EXERCISE OBJECTIVE: Pull every line with "default" from the data below and copy it.

INFORMATION:
•••••

$ cat src/rtl/intersection_controller.sv
// rtl/intersection_controller.sv - two-approach traffic intersection controller with all-red clearance, WALK and flash mode
module intersection_controller #(
  parameter int NS_MIN_GREEN    = 20,
  parameter int EW_GREEN_LENGTH = 10,
  parameter int YELLOW_LENGTH   = 4,
  parameter int ALL_RED_LENGTH  = 2,
  parameter int WALK_LENGTH     = 6,
  parameter int FLASH_HALF      = 8
) (
  input  logic       clk,
  input  logic       reset,
  input  logic       car_sense_ew,
  input  logic       ped_request,
  input  logic       flash_mode,
  output logic       ns_red,
  output logic       ns_yellow,
  output logic       ns_green,
  output logic       ew_red,
  output logic       ew_yellow,
  output logic       ew_green,
  output logic       walk,
  output logic       ped_pending,
  output logic [2:0] state_o
);

  typedef enum logic [2:0] {
    S_INIT        = 3'd0,
    S_CLEAR_TO_NS = 3'd1,
    S_NS_GREEN    = 3'd2,
    S_NS_YELLOW   = 3'd3,
    S_CLEAR_TO_EW = 3'd4,
    S_EW_GREEN    = 3'd5,
    S_EW_YELLOW   = 3'd6,
    S_FLASH       = 3'd7
  } state_t;

  // One shared counter, sized for the longest interval any state can need.
  localparam int MAX_AB  = (NS_MIN_GREEN > EW_GREEN_LENGTH) ? NS_MIN_GREEN : EW_GREEN_LENGTH;
  localparam int MAX_CD  = (YELLOW_LENGTH > ALL_RED_LENGTH) ? YELLOW_LENGTH : ALL_RED_LENGTH;
  localparam int MAX_ABE = (MAX_AB > FLASH_HALF) ? MAX_AB : FLASH_HALF;
  localparam int MAX_LEN = (MAX_ABE > MAX_CD) ? MAX_ABE : MAX_CD;
  localparam int CW      = $clog2(MAX_LEN + 1);

  localparam logic [CW-1:0] C_ALL_RED_LAST = CW'(ALL_RED_LENGTH - 1);
  localparam logic [CW-1:0] C_NS_MIN_LAST  = CW'(NS_MIN_GREEN - 1);
  localparam logic [CW-1:0] C_YELLOW_LAST  = CW'(YELLOW_LENGTH - 1);
  localparam logic [CW-1:0] C_EW_LAST      = CW'(EW_GREEN_LENGTH - 1);
  localparam logic [CW-1:0] C_FLASH_LAST   = CW'(FLASH_HALF - 1);
  localparam logic [CW-1:0] C_WALK_LEN     = CW'(WALK_LENGTH);

  state_t          r_state;
  logic [CW-1:0]   r_count;
  logic            r_car_latch;
  logic            r_ped_latch;
  logic            r_walk_flag;
  logic            r_ns_red, r_ns_yellow, r_ns_green;
  logic            r_ew_red, r_ew_yellow, r_ew_green;
  logic            r_walk;

  state_t          w_next_state;
  logic [CW-1:0]   w_next_count;
  logic            w_entering;
  logic            w_enter_ew;
  logic            w_next_car_latch;
  logic            w_next_ped_latch;
  logic            w_next_walk_flag;
  logic            w_blink;
  logic            w_ns_red, w_ns_yellow, w_ns_green;
  logic            w_ew_red, w_ew_yellow, w_ew_green;
  logic            w_walk;

  // Next-state selection: timer expiries and demand, with flash_mode overriding all of them.
  always_comb begin
    w_next_state = r_state;
    case (r_state)
      S_INIT:        w_next_state = flash_mode ? S_FLASH : S_CLEAR_TO_NS;
      S_CLEAR_TO_NS: if (r_count == C_ALL_RED_LAST) w_next_state = S_NS_GREEN;
      S_NS_GREEN:    if ((r_count >= C_NS_MIN_LAST) && (r_car_latch || r_ped_latch))
                       w_next_state = S_NS_YELLOW;
      S_NS_YELLOW:   if (r_count == C_YELLOW_LAST) w_next_state = S_CLEAR_TO_EW;
      S_CLEAR_TO_EW: if (r_count == C_ALL_RED_LAST) w_next_state = S_EW_GREEN;
      S_EW_GREEN:    if (r_count == C_EW_LAST) w_next_state = S_EW_YELLOW;
      S_EW_YELLOW:   if (r_count == C_YELLOW_LAST) w_next_state = S_CLEAR_TO_NS;
      S_FLASH:       if (!flash_mode) w_next_state = S_CLEAR_TO_NS;
      default:       w_next_state = S_INIT;
    endcase
    // INIT always completes its single cycle first; it already routes to FLASH above.
    if (flash_mode && (r_state != S_INIT)) w_next_state = S_FLASH;
  end

  // Counter: cleared on entry, saturates in idle NS green, wraps on each flash half-period.
  always_comb begin
    w_entering   = (w_next_state != r_state);
    w_next_count = r_count + CW'(1);
    if (w_entering)
      w_next_count = '0;
    else if ((r_state == S_NS_GREEN) && (r_count >= C_NS_MIN_LAST))
      w_next_count = C_NS_MIN_LAST;
    else if ((r_state == S_FLASH) && (r_count == C_FLASH_LAST))
      w_next_count = '0;
  end

  // Request latches: a new request wins over the clear that happens on EW green entry.
  always_comb begin
    w_enter_ew       = (w_next_state == S_EW_GREEN) && (r_state != S_EW_GREEN);
    w_next_car_latch = car_sense_ew | (r_car_latch & ~w_enter_ew);
    w_next_ped_latch = ped_request  | (r_ped_latch & ~w_enter_ew);
    w_next_walk_flag = w_enter_ew ? r_ped_latch : r_walk_flag;
  end

  // Lamp decode from the upcoming state so registered lamps line up with state_o.
  always_comb begin
    w_ns_red    = 1'b0;
    w_ns_yellow = 1'b0;
    w_ns_green  = 1'b0;
    w_ew_red    = 1'b0;
    w_ew_yellow = 1'b0;
    w_ew_green  = 1'b0;
    w_walk      = 1'b0;
    w_blink     = 1'b1;
    if (r_state == S_FLASH)
      w_blink = (r_count == C_FLASH_LAST) ? ~r_ns_yellow : r_ns_yellow;
    case (w_next_state)
      S_CLEAR_TO_NS, S_CLEAR_TO_EW: begin
        w_ns_red = 1'b1;
        w_ew_red = 1'b1;
      end
      S_NS_GREEN: begin
        w_ns_green = 1'b1;
        w_ew_red   = 1'b1;
      end
      S_NS_YELLOW: begin
        w_ns_yellow = 1'b1;
        w_ew_red    = 1'b1;
      end
      S_EW_GREEN: begin
        w_ns_red   = 1'b1;
        w_ew_green = 1'b1;
        w_walk     = w_next_walk_flag && (w_next_count < C_WALK_LEN);
      end
      S_EW_YELLOW: begin
        w_ns_red    = 1'b1;
        w_ew_yellow = 1'b1;
      end
      S_FLASH: begin
        w_ns_yellow = w_blink;
        w_ew_red    = w_blink;
      end
      default: begin
        w_ns_red = 1'b0;
      end
    endcase
  end

  // State, counter, latches and lamp registers; reset forces everything dark and idle.
  always_ff @(posedge clk or negedge reset) begin
    if (!reset) begin
      r_state     <= S_INIT;
      r_count     <= '0;
      r_car_latch <= 1'b0;
      r_ped_latch <= 1'b0;
      r_walk_flag <= 1'b0;
      r_ns_red    <= 1'b0;
      r_ns_yellow <= 1'b0;
      r_ns_green  <= 1'b0;
      r_ew_red    <= 1'b0;
      r_ew_yellow <= 1'b0;
      r_ew_green  <= 1'b0;
      r_walk      <= 1'b0;
    end else begin
      r_state     <= w_next_state;
      r_count     <= w_next_count;
      r_car_latch <= w_next_car_latch;
      r_ped_latch <= w_next_ped_latch;
      r_walk_flag <= w_next_walk_flag;
      r_ns_red    <= w_ns_red;
      r_ns_yellow <= w_ns_yellow;
      r_ns_green  <= w_ns_green;
      r_ew_red    <= w_ew_red;
      r_ew_yellow <= w_ew_yellow;
      r_ew_green  <= w_ew_green;
      r_walk      <= w_walk;
    end
  end

  assign ns_red      = r_ns_red;
  assign ns_yellow   = r_ns_yellow;
  assign ns_green    = r_ns_green;
  assign ew_red      = r_ew_red;
  assign ew_yellow   = r_ew_yellow;
  assign ew_green    = r_ew_green;
  assign walk        = r_walk;
  assign ped_pending = r_ped_latch;
  assign state_o     = r_state;

endmodule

•••••

EXERCISE RESPONSE:
      default:       w_next_state = S_INIT;
      default: begin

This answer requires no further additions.